Nigerian trade union activist and labor leader

Issa Obalowu Aremu (born January 8, 1961) is a Nigerian trade union activist and labor leader. He is the general secretary of the National Union of Textile, Garment and Tailoring Workers of Nigeria (NVTGTWN) and vice president of the IndustriALL Global Union. Comrade Issa Aremu is a member of the executive council of the Nigerian Labour Congress, and served as the vice president of the congress during the tenure of Adams Oshiomole.

== Career ==
Aremu attended the Ilorin Primary School and completed his secondary school education at the Ilorin Grammar School, Oko erin, Garin Alimi, Ilorin, Kwara State.

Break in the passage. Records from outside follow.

**src/rtl/core/rcb_pkg.sv**
```systemverilog
package rcb_pkg;

   // Channel code width, unsigned fixed point
   localparam int CHANNEL_BITS = 16;
   // Register widths and frame height limit
   localparam int WIDTH_BITS  = 12;
   localparam int HEIGHT_BITS = 13;
   localparam int ROW_BITS    = 12;
   localparam int MAX_HEIGHT  = 4096;
   // Results one request can cause
   localparam int RESULT_SLOTS = 4;

   // Register indexes of the write port
   typedef enum logic [0:0] {
      CSR_IMAGE_WIDTH  = 1'b0,
      CSR_IMAGE_HEIGHT = 1'b1
   } csr_index_type;

   typedef struct packed {
      logic [CHANNEL_BITS-1:0] red_in;
      logic [CHANNEL_BITS-1:0] green_in;
      logic [CHANNEL_BITS-1:0] blue_in;
   } req_payload_type;

   typedef struct packed {
      logic [CHANNEL_BITS-1:0] red_out;
      logic [CHANNEL_BITS-1:0] green_out;
      logic [CHANNEL_BITS-1:0] blue_out;
      logic                    last_of_run;
      logic                    frame_done;
   } rsp_payload_type;

   typedef struct packed {
      logic [CHANNEL_BITS-1:0] red;
      logic [CHANNEL_BITS-1:0] green;
      logic [CHANNEL_BITS-1:0] blue;
   } pixel_type;

   // Position of a request within the frame
   typedef struct packed {
      logic r_ge1;
      logic r_ge2;
      logic c_ge1;
      logic c_ge2;
      logic row_end;
      logic last_row;
   } flags_type;

   // Taps presented to the kernel
   typedef struct packed {
      flags_type       flags;
      pixel_type       p;
      pixel_type       mid;
      pixel_type       up;
      pixel_type [4:0] win;
   } taps_type;

   // Up to four results of one request, in output order
   typedef struct packed {
      logic [RESULT_SLOTS-1:0] mask;
      pixel_type [RESULT_SLOTS-1:0] pix;
   } bundle_type;

endpackage

```
**src/rtl/core/rcb_kernel.sv**
```systemverilog
module rcb_kernel (
   input  rcb_pkg::taps_type   taps,
   output rcb_pkg::bundle_type bundle
);

   localparam int CB = rcb_pkg::CHANNEL_BITS;

   // (u + d + l + r + 4c) / 8, truncated
   function automatic logic [CB-1:0] blur_ch(input logic [CB-1:0] u, input logic [CB-1:0] d,
                                             input logic [CB-1:0] l, input logic [CB-1:0] r,
                                             input logic [CB-1:0] c);
      logic [CB+2:0] s;
      s = {3'b000, u} + {3'b000, d} + {3'b000, l} + {3'b000, r} + {1'b0, c, 2'b00};
      return s[CB+2:3];
   endfunction

   function automatic rcb_pkg::pixel_type blur_px(input rcb_pkg::pixel_type u,
                                                  input rcb_pkg::pixel_type d,
                                                  input rcb_pkg::pixel_type l,
                                                  input rcb_pkg::pixel_type r,
                                                  input rcb_pkg::pixel_type c);
      rcb_pkg::pixel_type o;
      o.red   = blur_ch(u.red,   d.red,   l.red,   r.red,   c.red);
      o.green = blur_ch(u.green, d.green, l.green, r.green, c.green);
      o.blue  = blur_ch(u.blue,  d.blue,  l.blue,  r.blue,  c.blue);
      return o;
   endfunction

   rcb_pkg::flags_type f;
   rcb_pkg::pixel_type lf0, lf1, lf2, lf3;

   assign f = taps.flags;

   // Clamp the left tap at the start of a row
   assign lf0 = f.c_ge2 ? taps.win[1] : taps.win[2];
   assign lf1 = f.c_ge1 ? taps.win[2] : taps.mid;
   assign lf2 = f.c_ge2 ? taps.win[3] : taps.win[4];
   assign lf3 = f.c_ge1 ? taps.win[4] : taps.p;

   // Row above: pixel behind, then row end flush
   assign bundle.pix[0] = blur_px(taps.win[0], taps.win[4], lf0, taps.mid, taps.win[2]);
   assign bundle.pix[1] = blur_px(taps.up, taps.p, lf1, taps.mid, taps.mid);
   // Last row: pixel behind, then frame end flush
   assign bundle.pix[2] = blur_px(taps.win[2], taps.win[4], lf2, taps.p, taps.win[4]);
   assign bundle.pix[3] = blur_px(taps.mid, taps.p, lf3, taps.p, taps.p);

   assign bundle.mask = {f.last_row & f.row_end, f.last_row & f.c_ge1,
                         f.r_ge1 & f.row_end, f.r_ge1 & f.c_ge1};

endmodule

```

Aremu graduated with B.sc Honors in Economics at the University of Port Harcourt, Rivers state in 1985. He is an alumnus of the George Meany Labour Centre, Maryland, Washington, USA and holds a master's degree in Labour and Development from the Institute of Social Studies, ISS, in the Hague, Netherlands. Aremu joined the Labour movement as Head of the Economic/Research Department of the NLC. Aremu joined the Labour movement as Head of the Economic/Research Department of NLC. In August 1989, he joined NUTGTWN and became its General Secretary in 2009. He was the labour delegate to the National Conference held in 2014 and served as the deputy chairman of the National Conference Committee on Civil Society, Labour, Youth, and Sports.

== Politics ==
On June 18, 2018, he declared his bid for Kwara state governorship on the platform of the Labour Party during the 2019 general elections.

== Personal life ==
Aremu was born on January 8, 1961, in Ijagbo around present-day Oyun, Kwara State, to Mahamudu Aremu and Hadjia Afusatu Amoke Aremu. Comrade Issa Aremu was married to Hadjia Hamdalat Abiodun Aremu, who died in December 2015. He is currently married to Khadijat Aremu.